■ RECORDS SUPPLIED:
From an optimization exercise on the open Yosys and OpenROAD flow, aimed at small area, a short achievable clock period and few clock cycles; shortcuts taken in it are not production practice. Where RTL was checked, it was by simulation tests only, not by an equivalence proof against the original. Only the layout flow was run in runs 1 to 4; the RTL was not checked for function there. Power is estimated from default activity; no workload was simulated.

--- flow/run.sh ---
#!/bin/bash
# Standard layout, with plain buf_2 cells as the port buffers instead of the
# cell buffer_ports picks by default. Make's output goes to flow_make.log.
set -euo pipefail
export BUFFER_PORTS_ARGS="-buffer_cell sky130_fd_sc_hd__buf_2"
bash standard.sh > flow_make.log 2>&1
--- standard.sh ---
#!/bin/bash
# synth_recipe.tcl (not shown) runs the flow's synth.tcl, then flattens the netlist and writes it again
# the make line also repeats each setting of config.mk as NAME=value (left out here)
make -C /OpenROAD-flow-scripts/flow DESIGN_CONFIG=/design/flow/config.mk WORK_HOME=/design/flow/orfs CLKGATE_MAP_FILE= SYNTH_SCRIPT=/design/flow/synth_recipe.tcl "${@:-finish}"
--- config.mk ---
export PLATFORM = sky130hd
export DESIGN_NAME = adb_kbd_translator
export DESIGN_NICKNAME = adb_kbd_translator
export VERILOG_FILES = /design/flow/design.v
export SDC_FILE = /design/flow/constraint.sdc
export NUM_CORES = 4
export LEC_CHECK = 0
export CAP_MARGIN = 20
export CORE_MARGIN = 2
export CORE_UTILIZATION = 40
export CTS_BUF_LIST = sky130_fd_sc_hd__clkbuf_4 sky130_fd_sc_hd__clkbuf_8
export SETUP_SLACK_MARGIN = 4.5
export SLEW_MARGIN = 20
--- constraint.sdc ---
create_clock -name core_clock -period 8.0 [get_ports {clk}]
set_input_delay 1.6000 -clock core_clock [delete_from_list [all_inputs] [get_ports {clk}]]
set_output_delay 1.6000 -clock core_clock [all_outputs]
set_load 0.01 [all_outputs]
--- design.v ---
module adb_kbd_translator (
    input  wire        clk,
    input  wire        rst_n,         
    input  wire        in_valid,
    output wire        in_ready,
    input  wire        in_clear,      
    input  wire [7:0]  in_len,        
    input  wire [63:0] in_data,       
    output wire        ev_valid,
    input  wire        ev_ready,
    output wire [7:0]  ev_data,
    output reg  [31:0] short_count
);
    function [7:0] keymap;
        input [7:0] u;
        begin
            case (u)
                8'h04: keymap = 8'h80 | 8'h00;   
                8'h05: keymap = 8'h80 | 8'h0B;   
                8'h06: keymap = 8'h80 | 8'h08;   
                8'h07: keymap = 8'h80 | 8'h02;   
                8'h08: keymap = 8'h80 | 8'h0E;   
                8'h09: keymap = 8'h80 | 8'h03;   
                8'h0A: keymap = 8'h80 | 8'h05;   
                8'h0B: keymap = 8'h80 | 8'h04;   
                8'h0C: keymap = 8'h80 | 8'h22;   
                8'h0D: keymap = 8'h80 | 8'h26;   
                8'h0E: keymap = 8'h80 | 8'h28;   
                8'h0F: keymap = 8'h80 | 8'h25;   
                8'h10: keymap = 8'h80 | 8'h2E;   
                8'h11: keymap = 8'h80 | 8'h2D;   
                8'h12: keymap = 8'h80 | 8'h1F;   
                8'h13: keymap = 8'h80 | 8'h23;   
                8'h14: keymap = 8'h80 | 8'h0C;   
                8'h15: keymap = 8'h80 | 8'h0F;   
                8'h16: keymap = 8'h80 | 8'h01;   
                8'h17: keymap = 8'h80 | 8'h11;   
                8'h18: keymap = 8'h80 | 8'h20;   
                8'h19: keymap = 8'h80 | 8'h09;   
                8'h1A: keymap = 8'h80 | 8'h0D;   
                8'h1B: keymap = 8'h80 | 8'h07;   
                8'h1C: keymap = 8'h80 | 8'h10;   
                8'h1D: keymap = 8'h80 | 8'h06;   
                8'h1E: keymap = 8'h80 | 8'h12;   
                8'h1F: keymap = 8'h80 | 8'h13;   
                8'h20: keymap = 8'h80 | 8'h14;   
                8'h21: keymap = 8'h80 | 8'h15;   
                8'h22: keymap = 8'h80 | 8'h17;   
                8'h23: keymap = 8'h80 | 8'h16;   
                8'h24: keymap = 8'h80 | 8'h1A;   
                8'h25: keymap = 8'h80 | 8'h1C;   
                8'h26: keymap = 8'h80 | 8'h19;   
                8'h27: keymap = 8'h80 | 8'h1D;   
                8'h28: keymap = 8'h80 | 8'h24;   
                8'h29: keymap = 8'h80 | 8'h35;   
                8'h2A: keymap = 8'h80 | 8'h33;   
                8'h2B: keymap = 8'h80 | 8'h30;   
                8'h2C: keymap = 8'h80 | 8'h31;   
                8'h2D: keymap = 8'h80 | 8'h1B;   
                8'h2E: keymap = 8'h80 | 8'h18;   
                8'h2F: keymap = 8'h80 | 8'h21;   
                8'h30: keymap = 8'h80 | 8'h1E;   
                8'h31: keymap = 8'h80 | 8'h2A;   
                8'h33: keymap = 8'h80 | 8'h29;   
                8'h34: keymap = 8'h80 | 8'h27;   
                8'h35: keymap = 8'h80 | 8'h32;   
                8'h36: keymap = 8'h80 | 8'h2B;   
                8'h37: keymap = 8'h80 | 8'h2F;   
                8'h38: keymap = 8'h80 | 8'h2C;   
                8'h39: keymap = 8'h80 | 8'h39;   
                8'h3A: keymap = 8'h80 | 8'h7A;   
                8'h3B: keymap = 8'h80 | 8'h78;   
                8'h3C: keymap = 8'h80 | 8'h63;   
                8'h3D: keymap = 8'h80 | 8'h76;   
                8'h3E: keymap = 8'h80 | 8'h60;   
                8'h3F: keymap = 8'h80 | 8'h61;   
                8'h40: keymap = 8'h80 | 8'h62;   
                8'h41: keymap = 8'h80 | 8'h64;   
                8'h42: keymap = 8'h80 | 8'h65;   
                8'h43: keymap = 8'h80 | 8'h6D;   
                8'h44: keymap = 8'h80 | 8'h67;   
                8'h45: keymap = 8'h80 | 8'h6F;   
                8'h49: keymap = 8'h80 | 8'h72;   
                8'h4A: keymap = 8'h80 | 8'h73;   
                8'h4B: keymap = 8'h80 | 8'h74;   
                8'h4C: keymap = 8'h80 | 8'h75;   
                8'h4D: keymap = 8'h80 | 8'h77;   
                8'h4E: keymap = 8'h80 | 8'h79;   
                8'h4F: keymap = 8'h80 | 8'h3C;   
                8'h50: keymap = 8'h80 | 8'h3B;   
                8'h51: keymap = 8'h80 | 8'h3D;   
                8'h52: keymap = 8'h80 | 8'h3E;   
                8'h53: keymap = 8'h80 | 8'h47;   
                8'h54: keymap = 8'h80 | 8'h4B;   
                8'h55: keymap = 8'h80 | 8'h43;   
                8'h56: keymap = 8'h80 | 8'h4E;   
                8'h57: keymap = 8'h80 | 8'h45;   
                8'h58: keymap = 8'h80 | 8'h4C;   
                8'h59: keymap = 8'h80 | 8'h53;   
                8'h5A: keymap = 8'h80 | 8'h54;   
                8'h5B: keymap = 8'h80 | 8'h55;   
                8'h5C: keymap = 8'h80 | 8'h56;   
                8'h5D: keymap = 8'h80 | 8'h57;   
                8'h5E: keymap = 8'h80 | 8'h58;   
                8'h5F: keymap = 8'h80 | 8'h59;   
                8'h60: keymap = 8'h80 | 8'h5B;   
                8'h61: keymap = 8'h80 | 8'h5C;   
                8'h62: keymap = 8'h80 | 8'h52;   
                8'h63: keymap = 8'h80 | 8'h41;   
                8'h67: keymap = 8'h80 | 8'h51;   
                8'h68: keymap = 8'h80 | 8'h69;   
                8'h69: keymap = 8'h80 | 8'h6B;   
                8'h6A: keymap = 8'h80 | 8'h71;   
                default: keymap = 8'h00;         
            endcase
        end
    endfunction
    function [6:0] modmap;
        input [2:0] b;
        begin
            case (b)
                3'd0: modmap = 7'h36;   
                3'd1: modmap = 7'h38;   
                3'd2: modmap = 7'h3A;   
                3'd3: modmap = 7'h37;   
                3'd4: modmap = 7'h7D;   
                3'd5: modmap = 7'h7B;   
                3'd6: modmap = 7'h7C;   
                default: modmap = 7'h37;   
            endcase
        end
    endfunction
    reg         rdy;               
    reg         r_v;               
    reg         r_clr;             
    reg  [7:0]  r_mod;
    reg  [41:0] r_keys;            
    reg  [7:0]  cur_mod;           
    reg  [41:0] cur_keys;          
    reg  [41:0] old_keys;          
    reg  [19:0] pend;              
    reg         q0_v, q1_v;        
    reg         any;               
    reg         cons_ok;           
    reg  [7:0]  q0_d, q1_d;
    wire [41:0] in_keys;
    genvar gi, gj;
    generate
        for (gj = 0; gj < 6; gj = gj + 1) begin : g_in
            wire [7:0] u = in_data[16 + 8*gj +: 8];
            wire [7:0] m = keymap(u);
            assign in_keys[7*gj +: 7] = m[7] ? u[6:0] : 7'd0;
        end
    endgenerate
    wire [35:0] eq;
    generate
        for (gi = 0; gi < 6; gi = gi + 1) begin : g_i
            for (gj = 0; gj < 6; gj = gj + 1) begin : g_j
                assign eq[6*gi + gj] = (cur_keys[7*gi +: 7] == r_keys[7*gj +: 7]);
            end
        end
    endgenerate
    wire [5:0] rel_m, prs_m;
    generate
        for (gi = 0; gi < 6; gi = gi + 1) begin : g_rel
            assign rel_m[gi] = (cur_keys[7*gi +: 7] != 7'd0) && !(|eq[6*gi +: 6]);
            assign prs_m[gi] = (r_keys[7*gi +: 7] != 7'd0) &&
                !(eq[gi] | eq[6+gi] | eq[12+gi] | eq[18+gi] | eq[24+gi] | eq[30+gi]);
        end
    endgenerate
    wire [19:0] r_pend = r_clr ? 20'd0 : {prs_m, rel_m, r_mod ^ cur_mod};
    function [19:0] lower_or;        
        input [19:0] p;
        integer k;
        begin
            lower_or[0] = 1'b0;
            for (k = 1; k < 20; k = k + 1) lower_or[k] = lower_or[k-1] | p[k-1];
        end
    endfunction
    wire [19:0] pre   = lower_or(pend);
    wire [19:0] first = pend & ~pre;
    wire [19:0] rest  = pend & pre;
    wire        le1   = ~|rest;
    reg  [6:0]  rel_code, prs_code;
    reg  [7:0]  mod_ev;
    reg         seen_r, seen_p;
    integer k;
    always @(*) begin
        rel_code = 7'd0;
        prs_code = 7'd0;
        seen_r   = 1'b0;
        seen_p   = 1'b0;
        for (k = 0; k < 6; k = k + 1) begin
            if (pend[8+k] && !seen_r)  rel_code = old_keys[7*k +: 7];
            if (pend[14+k] && !seen_p) prs_code = cur_keys[7*k +: 7];
            seen_r = seen_r | pend[8+k];
            seen_p = seen_p | pend[14+k];
        end
        mod_ev = 8'd0;
        for (k = 0; k < 8; k = k + 1)
            if (first[k]) mod_ev = mod_ev | {~cur_mod[k], modmap(k[2:0])};
    end
    wire       is_mod   = |pend[7:0];
    wire       is_rel   = |pend[13:8];
    wire [7:0] slot_map = keymap({1'b0, is_rel ? rel_code : prs_code});
    wire [7:0] ev_next  = is_mod ? mod_ev : {is_rel, slot_map[6:0]};
    wire take    = q0_v && ev_ready;
    wire push    = any && !(q1_v && !take);
    wire consume = r_v && cons_ok;
    wire accept  = in_valid && rdy;
    wire is_short = !in_clear && (in_len < 8'd8);
    reg         n_q0_v, n_q1_v, n_r_v;
    reg  [19:0] n_pend;
    always @(*) begin
        n_q0_v = q0_v;
        n_q1_v = q1_v;
        if (take) begin
            if (q1_v) n_q1_v = push;
            else      n_q0_v = push;
        end else if (!q0_v) begin
            n_q0_v = push;
        end else if (!q1_v) begin
            n_q1_v = push;
        end
        n_pend = pend;
        if (push)    n_pend = rest;
        if (consume) n_pend = r_pend;
        n_r_v = r_v;
        if (consume) n_r_v = 1'b0;
        if (accept && !is_short) n_r_v = 1'b1;
    end
    wire [19:0] n_pre = lower_or(n_pend);
    wire        n_le1 = ~|(n_pend & n_pre);
    assign in_ready = rdy;
    assign ev_valid = q0_v;
    assign ev_data  = q0_d;
    always @(posedge clk) begin
        if (!rst_n) begin
            rdy         <= 1'b1;
            cons_ok     <= 1'b1;
            any         <= 1'b0;
            r_v         <= 1'b0;
            cur_mod     <= 8'h00;
            cur_keys    <= 42'd0;
            pend        <= 20'd0;
            q0_v        <= 1'b0;
            q1_v        <= 1'b0;
            short_count <= 32'd0;
        end else begin
            rdy     <= !n_r_v || (n_le1 && !n_q1_v);
            cons_ok <= n_le1 && !n_q1_v;
            any     <= |n_pend;
            r_v  <= n_r_v;
            pend <= n_pend;
            q0_v <= n_q0_v;
            q1_v <= n_q1_v;
            if (take) begin
                if (q1_v) begin
                    q0_d <= q1_d;
                    q1_d <= ev_next;
                end else begin
                    q0_d <= ev_next;
                end
            end else if (!q0_v) begin
                q0_d <= ev_next;
            end else if (!q1_v) begin
                q1_d <= ev_next;
            end
            if (consume) begin
                if (r_clr) begin
                    cur_mod  <= 8'h00;
                    cur_keys <= 42'd0;
                end else begin
                    cur_mod  <= r_mod;
                    cur_keys <= r_keys;
                    old_keys <= cur_keys;
                end
            end
            if (accept) begin
                if (is_short) begin
                    short_count <= short_count + 32'd1;
                end else begin
                    r_clr  <= in_clear;
                    r_mod  <= in_data[7:0];
                    r_keys <= in_keys;
                end
            end
        end
    end
endmodule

■ YOUR INSTRUCTIONS: Once the line with "8'h18: keymap = 8'h80" is found in the records above, print exactly that line and every line after it through the line with "8'h33: keymap = 8'h80".

■ RESULT:
                8'h18: keymap = 8'h80 | 8'h20;   
                8'h19: keymap = 8'h80 | 8'h09;   
                8'h1A: keymap = 8'h80 | 8'h0D;   
                8'h1B: keymap = 8'h80 | 8'h07;   
                8'h1C: keymap = 8'h80 | 8'h10;   
                8'h1D: keymap = 8'h80 | 8'h06;   
                8'h1E: keymap = 8'h80 | 8'h12;   
                8'h1F: keymap = 8'h80 | 8'h13;   
                8'h20: keymap = 8'h80 | 8'h14;   
                8'h21: keymap = 8'h80 | 8'h15;   
                8'h22: keymap = 8'h80 | 8'h17;   
                8'h23: keymap = 8'h80 | 8'h16;   
                8'h24: keymap = 8'h80 | 8'h1A;   
                8'h25: keymap = 8'h80 | 8'h1C;   
                8'h26: keymap = 8'h80 | 8'h19;   
                8'h27: keymap = 8'h80 | 8'h1D;   
                8'h28: keymap = 8'h80 | 8'h24;   
                8'h29: keymap = 8'h80 | 8'h35;   
                8'h2A: keymap = 8'h80 | 8'h33;   
                8'h2B: keymap = 8'h80 | 8'h30;   
                8'h2C: keymap = 8'h80 | 8'h31;   
                8'h2D: keymap = 8'h80 | 8'h1B;   
                8'h2E: keymap = 8'h80 | 8'h18;   
                8'h2F: keymap = 8'h80 | 8'h21;   
                8'h30: keymap = 8'h80 | 8'h1E;   
                8'h31: keymap = 8'h80 | 8'h2A;   
                8'h33: keymap = 8'h80 | 8'h29;   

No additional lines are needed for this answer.